Scribbles, argues Bodart, were widely produced, but unofficial because they flouted the conventions of disegno. They were found everywhere from the walls of public buildings and spaces—graffiti—to the more private realms of book or document marginalia and underdrawings. The style of these doodles is often playful and unschooled, resembling caricatures or cartoons more than formally rendered portraits or historical scenes.
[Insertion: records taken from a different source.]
**src/rtl/vga_vram_scanner.sv**
```systemverilog
// vga_vram_scanner: VGA raster timing plus 1bpp RGB VRAM fetch, upscaled by SCALE, with tear-free image select.
module vga_vram_scanner #(
  parameter int CLK_DIV   = 4,
  parameter int H_VISIBLE = 640,
  parameter int H_FRONT   = 16,
  parameter int H_SYNC    = 96,
  parameter int H_BACK    = 48,
  parameter int V_VISIBLE = 480,
  parameter int V_FRONT   = 10,
  parameter int V_SYNC    = 2,
  parameter int V_BACK    = 33,
  parameter int SCALE     = 5,
  parameter int IMG_W     = 128,
  parameter int IMG_H     = 96
) (
  input  logic        clk,
  input  logic        reset,
  input  logic [1:0]  image_sel,
  input  logic        vram_red,
  input  logic        vram_green,
  input  logic        vram_blue,
  output logic [13:0] vram_addr,
  output logic [1:0]  vram_sel,
  output logic [3:0]  vga_red,
  output logic [3:0]  vga_green,
  output logic [3:0]  vga_blue,
  output logic        vga_hsync,
  output logic        vga_vsync,
  output logic        frame_start
);
  localparam int H_TOTAL = H_VISIBLE + H_FRONT + H_SYNC + H_BACK;
  localparam int V_TOTAL = V_VISIBLE + V_FRONT + V_SYNC + V_BACK;
  localparam int DW = $clog2(CLK_DIV);
  localparam int HW = $clog2(H_TOTAL);
  localparam int VW = $clog2(V_TOTAL);
  localparam int SW = SCALE > 1 ? $clog2(SCALE) : 1;
  localparam int XW = $clog2(IMG_W);
  localparam int YW = IMG_H > 1 ? $clog2(IMG_H) : 1;
  localparam logic [DW-1:0] DIV_LAST   = DW'(CLK_DIV - 1);
  localparam logic [HW-1:0] H_LAST     = HW'(H_TOTAL - 1);
  localparam logic [HW-1:0] H_VIS      = HW'(H_VISIBLE);
  localparam logic [HW-1:0] H_VIS_LAST = HW'(H_VISIBLE - 1);
  localparam logic [HW-1:0] HS_BEG     = HW'(H_VISIBLE + H_FRONT);
  localparam logic [HW-1:0] HS_END     = HW'(H_VISIBLE + H_FRONT + H_SYNC);
  localparam logic [VW-1:0] V_LAST     = VW'(V_TOTAL - 1);
  localparam logic [VW-1:0] V_VIS      = VW'(V_VISIBLE);
  localparam logic [VW-1:0] V_VIS_LAST = VW'(V_VISIBLE - 1);
  localparam logic [VW-1:0] VS_BEG     = VW'(V_VISIBLE + V_FRONT);
  localparam logic [VW-1:0] VS_END     = VW'(V_VISIBLE + V_FRONT + V_SYNC);
  localparam logic [SW-1:0] SUB_LAST   = SW'(SCALE - 1);
  logic [DW-1:0] div;
  logic [HW-1:0] h;
  logic [VW-1:0] v;
  logic [SW-1:0] hsub, vsub;
  logic [XW-1:0] hpix;
  logic [YW-1:0] vrow;
  logic          active_d, hs_d, vs_d;
  logic          pix_tick, h_wrap, v_wrap, visible, h_clr, v_clr, sample_sel;
  logic [SW-1:0] hsub_n, vsub_n;
  logic [XW-1:0] hpix_n;
  logic [YW-1:0] vrow_n;
  always_comb begin
    pix_tick    = div == DIV_LAST;
    h_wrap      = h == H_LAST;
    v_wrap      = v == V_LAST;
    visible     = h < H_VIS && v < V_VIS;
    frame_start = pix_tick && h == '0 && v == '0;
    sample_sel  = h == '0 && v == V_VIS;
    // scale counters describe the pixel the raster counters move to next
    h_clr  = h_wrap || h >= H_VIS_LAST;
    hsub_n = h_clr || hsub == SUB_LAST ? '0 : hsub + 1'b1;
    hpix_n = h_clr ? '0 : hsub == SUB_LAST ? hpix + 1'b1 : hpix;
    v_clr  = v_wrap || v >= V_VIS_LAST;
    vsub_n = !h_wrap ? vsub : v_clr || vsub == SUB_LAST ? '0 : vsub + 1'b1;
    vrow_n = !h_wrap ? vrow : v_clr ? '0 : vsub == SUB_LAST ? vrow + 1'b1 : vrow;
  end
  always_ff @(posedge clk) begin
    if (reset) begin
      div       <= '0;
      h         <= '0;
      v         <= '0;
      hsub      <= '0;
      hpix      <= '0;
      vsub      <= '0;
      vrow      <= '0;
      vram_addr <= '0;
      vram_sel  <= '0;
      active_d  <= 1'b0;
      hs_d      <= 1'b1;
      vs_d      <= 1'b1;
      vga_red   <= '0;
      vga_green <= '0;
      vga_blue  <= '0;
      vga_hsync <= 1'b1;
      vga_vsync <= 1'b1;
    end else begin
      div <= pix_tick ? '0 : div + 1'b1;
      if (pix_tick) begin
        h         <= h_wrap ? '0 : h + 1'b1;
        v         <= !h_wrap ? v : v_wrap ? '0 : v + 1'b1;
        hsub      <= hsub_n;
        hpix      <= hpix_n;
        vsub      <= vsub_n;
        vrow      <= vrow_n;
        vram_addr <= visible ? 14'({vrow, hpix}) : '0;
        vram_sel  <= sample_sel ? image_sel : vram_sel;
        active_d  <= visible;
        hs_d      <= !(h >= HS_BEG && h < HS_END);
        vs_d      <= !(v >= VS_BEG && v < VS_END);
        // BRAM data for the address issued last tick is settled by now
        vga_red   <= {4{vram_red & active_d}};
        vga_green <= {4{vram_green & active_d}};
        vga_blue  <= {4{vram_blue & active_d}};
        vga_hsync <= hs_d;
        vga_vsync <= vs_d;
      end
    end
  end
endmodule

```
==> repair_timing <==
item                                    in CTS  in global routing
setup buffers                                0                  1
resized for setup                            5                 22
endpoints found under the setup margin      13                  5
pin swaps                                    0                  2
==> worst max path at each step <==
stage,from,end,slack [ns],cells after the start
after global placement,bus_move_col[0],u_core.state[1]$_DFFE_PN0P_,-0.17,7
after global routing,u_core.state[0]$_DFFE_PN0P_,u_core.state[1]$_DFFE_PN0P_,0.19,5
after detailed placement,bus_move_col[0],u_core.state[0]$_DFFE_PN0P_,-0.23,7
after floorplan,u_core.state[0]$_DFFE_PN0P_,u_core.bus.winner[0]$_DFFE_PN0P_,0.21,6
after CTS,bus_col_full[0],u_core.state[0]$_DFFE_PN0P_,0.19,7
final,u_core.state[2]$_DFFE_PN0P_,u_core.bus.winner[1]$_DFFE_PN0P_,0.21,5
Some of the most famous scribbles were made by Michelangelo on the walls of a hidden room in the Basilica of San Lorenzo in Florence, the official church of the Medici family, his patrons. The artist was designing  their family mausoleum in the 1520s and 1530s, which came to be known as the Medici Chapels. The room was discovered in 1975 when someone noticed a trapdoor hidden beneath a wardrobe, which led to a room whose walls  were covered with drawings of heads, figures, parts of figures. Experts are divided on which ones were made by the master himself.

"The sooner we can complete the first large-scale photographic inquiry of these Renaissance scribbles the better, so that some of them won’t be inadvertently destroyed during renovation or conservation projects,” said Bodart.

“Most of us make scribbles and doodles. Diane’s fascinating project shows how this connects us to the things people did half a millennium ago,” said Michael Cole, chair of the art history department. “She is looking at the most everyday sort of work, yet one that has gone virtually unstudied.”